YOUR TASK: Please return the lines below verbatim, beginning at the one that has "Layout Cells: 237" and stopping after the one that has "cell type: clkdlybuf4s50_1", and add no other lines.

Stored entries:
○ ○ ○ ○ ○ ○ ○
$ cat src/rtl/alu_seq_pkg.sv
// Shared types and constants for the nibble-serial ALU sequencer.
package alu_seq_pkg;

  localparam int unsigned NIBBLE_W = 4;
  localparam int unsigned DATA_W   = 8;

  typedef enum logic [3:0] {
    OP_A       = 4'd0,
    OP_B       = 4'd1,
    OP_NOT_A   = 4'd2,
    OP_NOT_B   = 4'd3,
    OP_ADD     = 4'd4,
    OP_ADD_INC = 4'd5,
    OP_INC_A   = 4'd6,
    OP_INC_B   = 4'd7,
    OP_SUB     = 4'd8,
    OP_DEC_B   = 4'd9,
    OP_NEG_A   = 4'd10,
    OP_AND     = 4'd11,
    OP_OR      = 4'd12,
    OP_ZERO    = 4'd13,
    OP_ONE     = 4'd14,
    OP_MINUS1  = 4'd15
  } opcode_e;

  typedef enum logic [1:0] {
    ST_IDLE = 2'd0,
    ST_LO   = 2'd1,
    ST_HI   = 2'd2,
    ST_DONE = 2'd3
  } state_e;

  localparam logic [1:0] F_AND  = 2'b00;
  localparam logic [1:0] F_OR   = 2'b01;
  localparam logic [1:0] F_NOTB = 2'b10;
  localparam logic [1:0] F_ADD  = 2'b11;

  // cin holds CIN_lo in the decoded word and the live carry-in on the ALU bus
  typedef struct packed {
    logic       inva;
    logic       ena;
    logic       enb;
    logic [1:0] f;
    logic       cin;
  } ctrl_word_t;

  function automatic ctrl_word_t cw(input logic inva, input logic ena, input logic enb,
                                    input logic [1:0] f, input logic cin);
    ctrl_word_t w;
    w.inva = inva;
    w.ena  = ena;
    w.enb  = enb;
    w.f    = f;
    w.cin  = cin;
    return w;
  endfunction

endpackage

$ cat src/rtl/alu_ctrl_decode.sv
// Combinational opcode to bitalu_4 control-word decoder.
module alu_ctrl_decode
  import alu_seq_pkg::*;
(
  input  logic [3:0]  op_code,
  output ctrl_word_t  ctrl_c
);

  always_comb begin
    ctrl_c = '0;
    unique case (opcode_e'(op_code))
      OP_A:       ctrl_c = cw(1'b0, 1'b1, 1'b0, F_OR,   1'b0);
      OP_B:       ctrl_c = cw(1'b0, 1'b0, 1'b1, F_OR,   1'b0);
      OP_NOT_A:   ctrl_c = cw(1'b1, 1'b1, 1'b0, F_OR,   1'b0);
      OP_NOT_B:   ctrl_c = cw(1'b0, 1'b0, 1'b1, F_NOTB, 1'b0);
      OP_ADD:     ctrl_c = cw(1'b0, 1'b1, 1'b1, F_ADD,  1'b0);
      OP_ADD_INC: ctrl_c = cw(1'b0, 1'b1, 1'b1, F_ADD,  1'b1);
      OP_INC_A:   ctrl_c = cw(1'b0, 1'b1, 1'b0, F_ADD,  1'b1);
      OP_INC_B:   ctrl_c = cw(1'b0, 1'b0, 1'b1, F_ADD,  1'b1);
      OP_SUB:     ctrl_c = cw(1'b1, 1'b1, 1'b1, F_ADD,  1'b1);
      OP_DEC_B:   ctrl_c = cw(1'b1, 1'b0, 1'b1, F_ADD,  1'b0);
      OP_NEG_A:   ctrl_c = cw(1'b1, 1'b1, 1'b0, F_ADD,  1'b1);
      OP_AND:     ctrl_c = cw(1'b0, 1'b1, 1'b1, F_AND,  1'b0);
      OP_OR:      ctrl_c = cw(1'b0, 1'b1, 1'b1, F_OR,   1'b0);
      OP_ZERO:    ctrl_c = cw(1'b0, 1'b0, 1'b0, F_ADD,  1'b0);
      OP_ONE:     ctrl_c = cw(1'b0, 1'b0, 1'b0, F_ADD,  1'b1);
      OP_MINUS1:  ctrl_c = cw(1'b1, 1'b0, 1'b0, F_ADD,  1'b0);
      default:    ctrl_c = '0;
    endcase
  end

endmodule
○ ○ ○ ○ ○ ○ ○
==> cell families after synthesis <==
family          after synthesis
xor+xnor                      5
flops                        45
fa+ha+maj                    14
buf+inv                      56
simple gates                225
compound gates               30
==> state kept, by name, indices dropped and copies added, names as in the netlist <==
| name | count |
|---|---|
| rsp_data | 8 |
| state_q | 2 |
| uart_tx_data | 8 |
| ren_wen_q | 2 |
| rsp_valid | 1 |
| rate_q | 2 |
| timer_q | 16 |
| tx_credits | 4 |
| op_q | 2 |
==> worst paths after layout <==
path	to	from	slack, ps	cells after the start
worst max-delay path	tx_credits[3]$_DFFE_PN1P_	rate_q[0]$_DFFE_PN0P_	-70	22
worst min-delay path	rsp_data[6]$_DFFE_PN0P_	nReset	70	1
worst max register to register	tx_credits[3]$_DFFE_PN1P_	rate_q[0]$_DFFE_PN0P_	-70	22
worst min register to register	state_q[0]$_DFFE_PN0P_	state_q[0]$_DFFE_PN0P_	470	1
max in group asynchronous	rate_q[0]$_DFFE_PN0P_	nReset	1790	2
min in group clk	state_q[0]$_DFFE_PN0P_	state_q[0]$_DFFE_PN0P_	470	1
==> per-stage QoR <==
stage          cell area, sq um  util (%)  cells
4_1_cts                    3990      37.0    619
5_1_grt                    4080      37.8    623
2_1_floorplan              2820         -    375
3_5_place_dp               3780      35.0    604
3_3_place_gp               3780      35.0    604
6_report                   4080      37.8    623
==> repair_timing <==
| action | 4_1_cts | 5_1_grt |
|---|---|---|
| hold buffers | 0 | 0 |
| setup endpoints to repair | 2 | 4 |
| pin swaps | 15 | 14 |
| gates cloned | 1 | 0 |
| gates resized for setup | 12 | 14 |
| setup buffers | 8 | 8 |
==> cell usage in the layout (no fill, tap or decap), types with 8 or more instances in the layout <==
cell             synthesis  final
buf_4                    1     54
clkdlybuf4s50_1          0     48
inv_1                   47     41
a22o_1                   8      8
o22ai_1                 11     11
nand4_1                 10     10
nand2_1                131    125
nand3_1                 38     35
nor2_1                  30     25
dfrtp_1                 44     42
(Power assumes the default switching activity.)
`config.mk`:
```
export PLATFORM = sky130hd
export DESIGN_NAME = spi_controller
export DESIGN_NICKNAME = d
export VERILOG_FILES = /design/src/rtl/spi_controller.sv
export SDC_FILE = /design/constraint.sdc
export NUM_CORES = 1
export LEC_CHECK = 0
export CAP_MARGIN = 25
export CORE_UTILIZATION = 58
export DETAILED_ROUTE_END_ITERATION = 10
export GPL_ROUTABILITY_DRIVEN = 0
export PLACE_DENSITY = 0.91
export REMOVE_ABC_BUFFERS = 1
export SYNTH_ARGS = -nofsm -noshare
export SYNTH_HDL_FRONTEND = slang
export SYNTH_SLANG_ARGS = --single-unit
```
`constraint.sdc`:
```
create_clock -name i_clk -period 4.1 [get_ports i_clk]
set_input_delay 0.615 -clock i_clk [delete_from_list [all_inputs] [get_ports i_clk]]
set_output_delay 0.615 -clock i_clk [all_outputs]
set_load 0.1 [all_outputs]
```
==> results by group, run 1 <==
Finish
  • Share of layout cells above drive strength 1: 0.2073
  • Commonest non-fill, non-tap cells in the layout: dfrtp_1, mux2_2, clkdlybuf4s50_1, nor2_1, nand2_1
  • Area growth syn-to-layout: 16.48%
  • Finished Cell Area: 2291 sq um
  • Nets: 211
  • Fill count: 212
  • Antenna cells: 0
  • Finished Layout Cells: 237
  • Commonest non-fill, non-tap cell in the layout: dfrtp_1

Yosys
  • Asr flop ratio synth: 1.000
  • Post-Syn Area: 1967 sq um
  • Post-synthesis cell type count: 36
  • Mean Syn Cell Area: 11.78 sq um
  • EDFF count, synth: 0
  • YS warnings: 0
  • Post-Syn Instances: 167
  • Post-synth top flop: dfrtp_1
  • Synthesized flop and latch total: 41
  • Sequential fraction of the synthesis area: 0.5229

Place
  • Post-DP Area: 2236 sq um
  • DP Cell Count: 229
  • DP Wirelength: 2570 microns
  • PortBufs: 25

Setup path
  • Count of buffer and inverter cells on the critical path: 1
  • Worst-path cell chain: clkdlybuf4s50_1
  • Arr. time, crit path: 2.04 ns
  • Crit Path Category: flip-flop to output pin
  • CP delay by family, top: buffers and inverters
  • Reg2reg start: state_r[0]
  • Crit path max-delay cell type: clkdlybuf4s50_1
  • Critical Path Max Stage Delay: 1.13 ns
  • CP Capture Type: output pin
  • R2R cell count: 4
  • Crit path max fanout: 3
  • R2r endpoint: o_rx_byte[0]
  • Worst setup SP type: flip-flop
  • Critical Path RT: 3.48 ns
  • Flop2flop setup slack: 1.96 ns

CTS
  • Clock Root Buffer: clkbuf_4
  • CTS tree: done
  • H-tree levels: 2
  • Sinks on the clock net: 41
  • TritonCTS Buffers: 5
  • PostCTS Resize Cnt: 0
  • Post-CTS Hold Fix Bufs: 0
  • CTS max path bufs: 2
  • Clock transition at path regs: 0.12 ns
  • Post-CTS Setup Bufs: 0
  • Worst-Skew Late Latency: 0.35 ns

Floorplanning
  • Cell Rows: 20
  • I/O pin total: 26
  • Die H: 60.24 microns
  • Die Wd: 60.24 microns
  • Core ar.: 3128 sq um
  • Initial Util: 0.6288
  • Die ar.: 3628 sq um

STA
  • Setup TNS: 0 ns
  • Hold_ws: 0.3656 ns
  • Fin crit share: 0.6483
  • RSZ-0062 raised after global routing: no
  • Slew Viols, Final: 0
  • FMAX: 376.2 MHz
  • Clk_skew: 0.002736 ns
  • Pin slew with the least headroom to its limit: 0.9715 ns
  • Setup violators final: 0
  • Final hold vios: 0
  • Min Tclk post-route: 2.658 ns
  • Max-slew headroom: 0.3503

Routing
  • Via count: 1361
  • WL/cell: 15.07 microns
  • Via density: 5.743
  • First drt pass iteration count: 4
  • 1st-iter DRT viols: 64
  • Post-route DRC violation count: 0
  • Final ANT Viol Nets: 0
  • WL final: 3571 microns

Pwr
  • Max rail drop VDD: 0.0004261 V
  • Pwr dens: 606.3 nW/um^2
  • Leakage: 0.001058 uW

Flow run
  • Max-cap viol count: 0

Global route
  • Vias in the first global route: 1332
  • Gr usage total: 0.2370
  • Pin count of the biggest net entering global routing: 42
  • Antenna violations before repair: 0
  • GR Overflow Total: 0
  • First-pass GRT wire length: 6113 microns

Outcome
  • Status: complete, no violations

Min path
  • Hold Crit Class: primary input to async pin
○ ○ ○ ○ ○ ○ ○
SOLUTION TO THIS TASK:
  • Finished Layout Cells: 237
  • Commonest non-fill, non-tap cell in the layout: dfrtp_1

Yosys
  • Asr flop ratio synth: 1.000
  • Post-Syn Area: 1967 sq um
  • Post-synthesis cell type count: 36
  • Mean Syn Cell Area: 11.78 sq um
  • EDFF count, synth: 0
  • YS warnings: 0
  • Post-Syn Instances: 167
  • Post-synth top flop: dfrtp_1
  • Synthesized flop and latch total: 41
  • Sequential fraction of the synthesis area: 0.5229

Place
  • Post-DP Area: 2236 sq um
  • DP Cell Count: 229
  • DP Wirelength: 2570 microns
  • PortBufs: 25

Setup path
  • Count of buffer and inverter cells on the critical path: 1
  • Worst-path cell chain: clkdlybuf4s50_1
  • Arr. time, crit path: 2.04 ns
  • Crit Path Category: flip-flop to output pin
  • CP delay by family, top: buffers and inverters
  • Reg2reg start: state_r[0]
  • Crit path max-delay cell type: clkdlybuf4s50_1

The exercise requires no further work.